* What this task involves
Extract each line of the records below that contains the word "enum".

+--

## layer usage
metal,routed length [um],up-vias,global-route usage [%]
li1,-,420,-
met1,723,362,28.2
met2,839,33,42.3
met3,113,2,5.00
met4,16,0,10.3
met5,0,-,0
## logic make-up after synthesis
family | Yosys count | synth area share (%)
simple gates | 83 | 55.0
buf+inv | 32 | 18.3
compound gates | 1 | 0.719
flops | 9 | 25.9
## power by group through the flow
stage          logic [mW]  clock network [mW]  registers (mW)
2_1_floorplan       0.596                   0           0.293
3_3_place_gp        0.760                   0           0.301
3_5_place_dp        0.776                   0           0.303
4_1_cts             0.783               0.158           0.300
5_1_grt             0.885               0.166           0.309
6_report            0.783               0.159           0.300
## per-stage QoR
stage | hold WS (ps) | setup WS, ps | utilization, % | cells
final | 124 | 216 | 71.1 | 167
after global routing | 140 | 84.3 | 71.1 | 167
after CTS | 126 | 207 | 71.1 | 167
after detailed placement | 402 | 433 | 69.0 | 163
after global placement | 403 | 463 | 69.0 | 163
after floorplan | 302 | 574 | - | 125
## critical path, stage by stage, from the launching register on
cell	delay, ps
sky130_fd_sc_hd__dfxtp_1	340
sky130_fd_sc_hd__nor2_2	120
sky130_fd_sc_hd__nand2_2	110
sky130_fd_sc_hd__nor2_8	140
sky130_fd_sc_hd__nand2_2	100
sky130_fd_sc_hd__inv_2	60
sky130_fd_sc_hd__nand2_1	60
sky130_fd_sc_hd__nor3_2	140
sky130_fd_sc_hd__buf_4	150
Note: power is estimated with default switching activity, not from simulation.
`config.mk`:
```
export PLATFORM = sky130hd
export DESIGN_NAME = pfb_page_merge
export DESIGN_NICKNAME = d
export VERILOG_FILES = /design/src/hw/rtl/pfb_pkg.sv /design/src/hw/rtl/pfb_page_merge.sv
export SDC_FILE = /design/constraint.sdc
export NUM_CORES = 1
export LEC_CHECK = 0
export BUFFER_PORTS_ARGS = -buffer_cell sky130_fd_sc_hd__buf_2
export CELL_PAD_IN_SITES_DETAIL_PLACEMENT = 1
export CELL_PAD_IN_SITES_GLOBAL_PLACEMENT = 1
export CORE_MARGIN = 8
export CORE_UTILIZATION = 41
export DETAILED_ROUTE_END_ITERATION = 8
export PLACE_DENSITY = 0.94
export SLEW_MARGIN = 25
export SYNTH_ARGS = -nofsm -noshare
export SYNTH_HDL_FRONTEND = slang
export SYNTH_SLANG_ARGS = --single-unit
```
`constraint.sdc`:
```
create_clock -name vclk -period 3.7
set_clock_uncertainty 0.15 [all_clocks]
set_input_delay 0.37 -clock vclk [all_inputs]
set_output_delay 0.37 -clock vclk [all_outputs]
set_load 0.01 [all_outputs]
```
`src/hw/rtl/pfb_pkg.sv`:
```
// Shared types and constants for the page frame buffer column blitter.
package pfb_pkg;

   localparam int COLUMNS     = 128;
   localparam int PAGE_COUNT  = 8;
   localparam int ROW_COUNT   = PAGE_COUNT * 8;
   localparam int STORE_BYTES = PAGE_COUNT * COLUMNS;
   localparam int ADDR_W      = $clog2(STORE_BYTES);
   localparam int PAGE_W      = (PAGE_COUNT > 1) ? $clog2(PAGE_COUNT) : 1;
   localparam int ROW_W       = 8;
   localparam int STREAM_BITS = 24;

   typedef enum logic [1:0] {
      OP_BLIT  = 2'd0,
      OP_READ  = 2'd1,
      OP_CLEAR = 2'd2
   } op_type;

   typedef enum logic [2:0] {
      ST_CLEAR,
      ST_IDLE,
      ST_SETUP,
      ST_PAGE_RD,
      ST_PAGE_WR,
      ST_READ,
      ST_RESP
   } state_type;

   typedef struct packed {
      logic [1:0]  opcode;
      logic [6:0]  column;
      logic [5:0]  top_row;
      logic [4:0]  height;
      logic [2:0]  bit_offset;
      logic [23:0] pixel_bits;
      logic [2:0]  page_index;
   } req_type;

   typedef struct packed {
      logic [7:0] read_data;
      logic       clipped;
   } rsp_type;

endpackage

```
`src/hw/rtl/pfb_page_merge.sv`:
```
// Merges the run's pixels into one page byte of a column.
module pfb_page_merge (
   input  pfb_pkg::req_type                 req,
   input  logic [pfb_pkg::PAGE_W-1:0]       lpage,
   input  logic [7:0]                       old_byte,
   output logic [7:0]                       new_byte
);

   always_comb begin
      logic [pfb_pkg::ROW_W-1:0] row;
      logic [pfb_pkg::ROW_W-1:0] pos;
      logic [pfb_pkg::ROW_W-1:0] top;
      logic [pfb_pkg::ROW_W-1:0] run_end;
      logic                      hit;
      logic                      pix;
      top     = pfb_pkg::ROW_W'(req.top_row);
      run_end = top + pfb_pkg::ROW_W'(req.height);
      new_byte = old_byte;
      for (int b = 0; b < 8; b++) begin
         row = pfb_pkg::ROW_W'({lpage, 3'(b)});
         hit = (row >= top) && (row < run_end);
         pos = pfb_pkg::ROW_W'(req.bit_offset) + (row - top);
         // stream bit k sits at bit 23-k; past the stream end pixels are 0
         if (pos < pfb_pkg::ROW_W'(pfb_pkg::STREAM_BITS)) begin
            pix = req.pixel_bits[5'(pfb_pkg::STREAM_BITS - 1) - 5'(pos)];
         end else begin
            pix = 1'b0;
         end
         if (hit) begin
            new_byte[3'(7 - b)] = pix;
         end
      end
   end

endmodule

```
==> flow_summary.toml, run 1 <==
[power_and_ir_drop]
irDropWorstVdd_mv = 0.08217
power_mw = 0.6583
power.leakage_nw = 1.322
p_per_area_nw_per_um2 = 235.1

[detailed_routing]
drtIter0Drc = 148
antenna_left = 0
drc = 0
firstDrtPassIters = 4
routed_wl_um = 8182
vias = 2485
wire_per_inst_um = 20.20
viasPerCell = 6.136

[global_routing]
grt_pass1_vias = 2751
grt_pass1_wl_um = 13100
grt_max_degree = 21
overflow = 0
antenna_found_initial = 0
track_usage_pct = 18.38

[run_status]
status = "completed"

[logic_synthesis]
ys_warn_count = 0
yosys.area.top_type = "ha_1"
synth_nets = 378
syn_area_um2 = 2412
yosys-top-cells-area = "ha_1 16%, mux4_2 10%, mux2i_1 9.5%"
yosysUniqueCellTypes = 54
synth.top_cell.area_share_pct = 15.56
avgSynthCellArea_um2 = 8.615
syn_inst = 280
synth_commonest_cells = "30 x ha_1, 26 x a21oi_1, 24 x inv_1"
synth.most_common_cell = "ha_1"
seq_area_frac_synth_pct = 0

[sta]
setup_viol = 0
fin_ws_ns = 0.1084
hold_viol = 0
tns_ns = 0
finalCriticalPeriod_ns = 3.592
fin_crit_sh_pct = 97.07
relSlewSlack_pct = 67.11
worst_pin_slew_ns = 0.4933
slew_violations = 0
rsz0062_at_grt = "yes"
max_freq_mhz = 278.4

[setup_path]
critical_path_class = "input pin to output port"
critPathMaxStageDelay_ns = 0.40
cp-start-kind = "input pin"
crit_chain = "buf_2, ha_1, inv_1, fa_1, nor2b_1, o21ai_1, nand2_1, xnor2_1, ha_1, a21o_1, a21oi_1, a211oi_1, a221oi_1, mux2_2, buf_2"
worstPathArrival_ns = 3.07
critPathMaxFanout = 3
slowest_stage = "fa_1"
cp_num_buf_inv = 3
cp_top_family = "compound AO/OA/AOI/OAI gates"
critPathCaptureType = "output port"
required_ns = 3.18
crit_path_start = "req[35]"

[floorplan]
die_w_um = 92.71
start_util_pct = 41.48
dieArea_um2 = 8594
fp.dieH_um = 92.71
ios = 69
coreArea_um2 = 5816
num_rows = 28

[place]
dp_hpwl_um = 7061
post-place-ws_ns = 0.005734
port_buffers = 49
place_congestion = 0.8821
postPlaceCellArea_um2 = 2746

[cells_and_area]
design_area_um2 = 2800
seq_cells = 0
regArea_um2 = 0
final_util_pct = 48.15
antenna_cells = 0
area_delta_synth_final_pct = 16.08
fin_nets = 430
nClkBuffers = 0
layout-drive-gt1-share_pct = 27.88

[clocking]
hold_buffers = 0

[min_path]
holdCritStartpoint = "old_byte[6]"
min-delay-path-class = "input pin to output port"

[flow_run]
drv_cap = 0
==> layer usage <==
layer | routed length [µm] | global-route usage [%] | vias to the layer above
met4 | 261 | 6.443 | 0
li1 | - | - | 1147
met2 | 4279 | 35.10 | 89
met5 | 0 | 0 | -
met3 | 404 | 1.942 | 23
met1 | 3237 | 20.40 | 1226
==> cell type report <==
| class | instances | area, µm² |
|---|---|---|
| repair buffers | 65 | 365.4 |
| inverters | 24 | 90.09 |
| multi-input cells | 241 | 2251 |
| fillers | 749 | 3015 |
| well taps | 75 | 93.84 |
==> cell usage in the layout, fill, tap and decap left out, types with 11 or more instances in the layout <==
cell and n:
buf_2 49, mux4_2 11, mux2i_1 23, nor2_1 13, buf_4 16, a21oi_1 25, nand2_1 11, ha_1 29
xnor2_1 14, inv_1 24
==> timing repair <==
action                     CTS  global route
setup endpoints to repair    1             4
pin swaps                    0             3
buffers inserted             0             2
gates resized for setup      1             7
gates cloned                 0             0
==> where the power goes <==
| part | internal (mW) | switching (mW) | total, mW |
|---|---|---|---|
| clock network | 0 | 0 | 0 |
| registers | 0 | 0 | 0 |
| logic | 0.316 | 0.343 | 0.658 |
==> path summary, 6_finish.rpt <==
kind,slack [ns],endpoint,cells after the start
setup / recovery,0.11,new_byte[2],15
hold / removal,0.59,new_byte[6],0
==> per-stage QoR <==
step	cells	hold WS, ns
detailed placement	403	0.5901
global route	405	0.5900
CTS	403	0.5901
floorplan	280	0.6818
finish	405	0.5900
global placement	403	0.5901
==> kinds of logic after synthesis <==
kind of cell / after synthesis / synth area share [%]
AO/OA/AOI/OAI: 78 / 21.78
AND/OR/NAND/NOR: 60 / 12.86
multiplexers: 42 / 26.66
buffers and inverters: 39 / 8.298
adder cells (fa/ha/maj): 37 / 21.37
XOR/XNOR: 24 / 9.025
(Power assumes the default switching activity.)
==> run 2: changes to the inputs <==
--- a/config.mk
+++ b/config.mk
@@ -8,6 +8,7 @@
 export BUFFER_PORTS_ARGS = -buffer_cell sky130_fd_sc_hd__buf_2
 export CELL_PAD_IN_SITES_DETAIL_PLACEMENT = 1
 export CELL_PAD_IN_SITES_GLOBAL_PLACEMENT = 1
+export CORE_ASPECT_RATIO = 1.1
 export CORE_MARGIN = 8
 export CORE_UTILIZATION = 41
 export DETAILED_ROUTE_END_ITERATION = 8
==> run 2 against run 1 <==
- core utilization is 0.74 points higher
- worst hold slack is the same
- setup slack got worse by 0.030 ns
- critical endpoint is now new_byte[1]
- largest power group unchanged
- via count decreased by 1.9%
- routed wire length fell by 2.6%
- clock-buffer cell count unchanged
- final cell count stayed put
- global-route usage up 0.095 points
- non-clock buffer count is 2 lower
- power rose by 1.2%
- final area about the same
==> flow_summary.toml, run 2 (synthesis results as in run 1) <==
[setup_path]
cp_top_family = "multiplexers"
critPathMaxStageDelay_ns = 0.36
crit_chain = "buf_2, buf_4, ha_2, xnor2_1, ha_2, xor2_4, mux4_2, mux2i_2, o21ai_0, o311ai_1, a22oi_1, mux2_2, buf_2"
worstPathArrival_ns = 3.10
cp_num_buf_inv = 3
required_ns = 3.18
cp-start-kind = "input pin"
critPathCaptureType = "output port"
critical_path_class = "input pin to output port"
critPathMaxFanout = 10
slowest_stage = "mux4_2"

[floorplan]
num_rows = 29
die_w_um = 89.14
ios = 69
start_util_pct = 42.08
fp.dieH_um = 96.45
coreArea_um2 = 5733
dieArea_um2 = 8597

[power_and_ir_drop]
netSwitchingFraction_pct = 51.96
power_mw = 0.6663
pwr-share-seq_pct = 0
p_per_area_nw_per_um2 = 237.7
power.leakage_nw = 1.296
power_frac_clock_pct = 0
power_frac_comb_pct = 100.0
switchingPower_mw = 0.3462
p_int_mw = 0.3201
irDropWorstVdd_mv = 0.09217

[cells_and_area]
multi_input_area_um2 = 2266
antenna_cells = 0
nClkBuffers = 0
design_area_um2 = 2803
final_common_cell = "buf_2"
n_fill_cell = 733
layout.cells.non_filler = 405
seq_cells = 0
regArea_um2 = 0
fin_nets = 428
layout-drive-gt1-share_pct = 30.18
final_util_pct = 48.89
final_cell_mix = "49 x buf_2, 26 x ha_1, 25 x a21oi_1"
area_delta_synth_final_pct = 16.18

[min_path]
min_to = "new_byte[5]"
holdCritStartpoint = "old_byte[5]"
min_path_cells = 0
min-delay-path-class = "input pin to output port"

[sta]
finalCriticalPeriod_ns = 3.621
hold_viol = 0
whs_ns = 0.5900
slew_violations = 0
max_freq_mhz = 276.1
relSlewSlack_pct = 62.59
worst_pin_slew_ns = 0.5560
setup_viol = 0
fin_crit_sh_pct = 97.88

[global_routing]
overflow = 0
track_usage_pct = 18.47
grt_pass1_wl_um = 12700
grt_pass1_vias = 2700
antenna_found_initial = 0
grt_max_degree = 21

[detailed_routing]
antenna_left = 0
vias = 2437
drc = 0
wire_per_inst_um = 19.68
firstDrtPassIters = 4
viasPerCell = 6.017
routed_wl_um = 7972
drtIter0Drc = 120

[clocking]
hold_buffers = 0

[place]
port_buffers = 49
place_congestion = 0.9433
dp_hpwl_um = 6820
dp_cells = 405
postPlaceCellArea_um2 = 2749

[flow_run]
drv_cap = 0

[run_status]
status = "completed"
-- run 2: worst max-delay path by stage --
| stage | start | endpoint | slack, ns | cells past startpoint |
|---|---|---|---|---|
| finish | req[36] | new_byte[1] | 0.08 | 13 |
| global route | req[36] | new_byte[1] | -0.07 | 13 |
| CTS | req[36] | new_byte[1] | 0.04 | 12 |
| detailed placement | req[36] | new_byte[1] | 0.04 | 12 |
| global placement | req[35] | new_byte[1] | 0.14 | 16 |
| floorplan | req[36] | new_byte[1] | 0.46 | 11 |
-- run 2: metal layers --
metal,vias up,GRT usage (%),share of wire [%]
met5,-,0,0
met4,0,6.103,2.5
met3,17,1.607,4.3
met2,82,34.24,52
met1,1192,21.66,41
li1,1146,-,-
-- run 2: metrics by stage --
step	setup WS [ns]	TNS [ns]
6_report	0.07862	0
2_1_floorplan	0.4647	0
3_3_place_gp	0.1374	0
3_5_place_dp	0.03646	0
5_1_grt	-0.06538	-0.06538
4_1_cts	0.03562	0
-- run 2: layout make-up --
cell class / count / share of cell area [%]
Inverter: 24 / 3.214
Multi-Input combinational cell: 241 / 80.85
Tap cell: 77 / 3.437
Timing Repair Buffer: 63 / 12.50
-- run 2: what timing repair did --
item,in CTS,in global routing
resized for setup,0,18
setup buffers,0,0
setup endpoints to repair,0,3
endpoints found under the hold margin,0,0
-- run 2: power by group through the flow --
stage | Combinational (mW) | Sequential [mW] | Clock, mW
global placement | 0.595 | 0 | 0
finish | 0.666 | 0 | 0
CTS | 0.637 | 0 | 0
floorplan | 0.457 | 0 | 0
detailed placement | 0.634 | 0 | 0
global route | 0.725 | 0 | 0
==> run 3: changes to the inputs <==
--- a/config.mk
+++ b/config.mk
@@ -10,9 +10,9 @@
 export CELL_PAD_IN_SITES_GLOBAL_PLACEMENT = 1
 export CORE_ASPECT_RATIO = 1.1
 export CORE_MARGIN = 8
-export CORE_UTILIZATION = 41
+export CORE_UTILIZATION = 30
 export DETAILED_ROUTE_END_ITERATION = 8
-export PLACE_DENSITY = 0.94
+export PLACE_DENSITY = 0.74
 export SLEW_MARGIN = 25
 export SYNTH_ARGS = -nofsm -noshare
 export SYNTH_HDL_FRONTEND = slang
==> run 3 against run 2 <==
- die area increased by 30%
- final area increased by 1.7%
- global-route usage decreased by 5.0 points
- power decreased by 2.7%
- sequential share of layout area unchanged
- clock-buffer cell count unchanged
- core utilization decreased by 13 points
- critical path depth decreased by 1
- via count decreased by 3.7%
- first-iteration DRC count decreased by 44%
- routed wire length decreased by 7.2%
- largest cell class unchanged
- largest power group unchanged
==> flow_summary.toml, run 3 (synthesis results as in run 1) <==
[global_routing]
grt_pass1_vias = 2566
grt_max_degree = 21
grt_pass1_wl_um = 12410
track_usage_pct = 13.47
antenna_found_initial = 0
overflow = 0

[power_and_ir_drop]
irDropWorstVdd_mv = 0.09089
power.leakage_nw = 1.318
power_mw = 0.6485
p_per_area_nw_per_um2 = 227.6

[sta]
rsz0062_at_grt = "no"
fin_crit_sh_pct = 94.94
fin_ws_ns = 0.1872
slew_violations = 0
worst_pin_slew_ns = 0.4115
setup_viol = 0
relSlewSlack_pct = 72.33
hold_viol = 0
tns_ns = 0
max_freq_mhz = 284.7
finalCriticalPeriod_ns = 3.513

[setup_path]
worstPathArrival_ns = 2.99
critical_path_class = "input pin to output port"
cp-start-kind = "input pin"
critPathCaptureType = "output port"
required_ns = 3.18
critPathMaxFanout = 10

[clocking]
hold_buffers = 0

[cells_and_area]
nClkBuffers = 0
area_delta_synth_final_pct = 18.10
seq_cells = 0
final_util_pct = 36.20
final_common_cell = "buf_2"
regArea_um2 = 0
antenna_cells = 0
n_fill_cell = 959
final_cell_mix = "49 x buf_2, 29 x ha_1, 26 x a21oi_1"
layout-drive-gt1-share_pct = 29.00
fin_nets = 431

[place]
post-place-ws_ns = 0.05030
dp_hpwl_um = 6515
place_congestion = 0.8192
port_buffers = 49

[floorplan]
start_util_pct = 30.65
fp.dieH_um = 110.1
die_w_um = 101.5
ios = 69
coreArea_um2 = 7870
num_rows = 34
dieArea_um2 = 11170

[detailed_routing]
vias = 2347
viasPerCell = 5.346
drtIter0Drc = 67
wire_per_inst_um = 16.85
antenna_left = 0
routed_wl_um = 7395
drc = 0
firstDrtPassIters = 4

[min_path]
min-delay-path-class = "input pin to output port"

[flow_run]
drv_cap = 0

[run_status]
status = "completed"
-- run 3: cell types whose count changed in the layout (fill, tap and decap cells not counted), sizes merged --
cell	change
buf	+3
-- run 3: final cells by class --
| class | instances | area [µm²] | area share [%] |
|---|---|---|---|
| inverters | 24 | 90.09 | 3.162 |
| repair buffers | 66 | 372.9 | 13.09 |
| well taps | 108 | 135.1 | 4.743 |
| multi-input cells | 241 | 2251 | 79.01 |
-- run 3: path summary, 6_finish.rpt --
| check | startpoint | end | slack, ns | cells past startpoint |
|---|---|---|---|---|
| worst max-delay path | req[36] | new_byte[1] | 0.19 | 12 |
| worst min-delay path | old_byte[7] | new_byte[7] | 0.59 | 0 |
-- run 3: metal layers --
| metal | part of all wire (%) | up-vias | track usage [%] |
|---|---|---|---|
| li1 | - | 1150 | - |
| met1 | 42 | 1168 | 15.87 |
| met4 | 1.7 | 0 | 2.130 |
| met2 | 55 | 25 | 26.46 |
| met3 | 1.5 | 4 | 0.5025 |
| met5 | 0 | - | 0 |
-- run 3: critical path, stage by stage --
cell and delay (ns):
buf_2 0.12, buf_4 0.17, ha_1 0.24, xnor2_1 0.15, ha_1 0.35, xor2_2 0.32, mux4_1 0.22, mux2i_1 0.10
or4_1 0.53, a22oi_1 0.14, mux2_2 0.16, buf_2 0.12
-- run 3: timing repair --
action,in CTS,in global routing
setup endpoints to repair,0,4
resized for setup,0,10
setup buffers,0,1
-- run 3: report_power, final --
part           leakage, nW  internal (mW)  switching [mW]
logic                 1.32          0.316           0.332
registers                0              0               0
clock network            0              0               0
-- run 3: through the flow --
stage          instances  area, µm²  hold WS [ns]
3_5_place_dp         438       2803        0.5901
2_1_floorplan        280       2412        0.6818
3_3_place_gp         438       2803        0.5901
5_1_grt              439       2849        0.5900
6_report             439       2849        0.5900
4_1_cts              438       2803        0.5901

+--

* Solution
   typedef enum logic [1:0] {
   typedef enum logic [2:0] {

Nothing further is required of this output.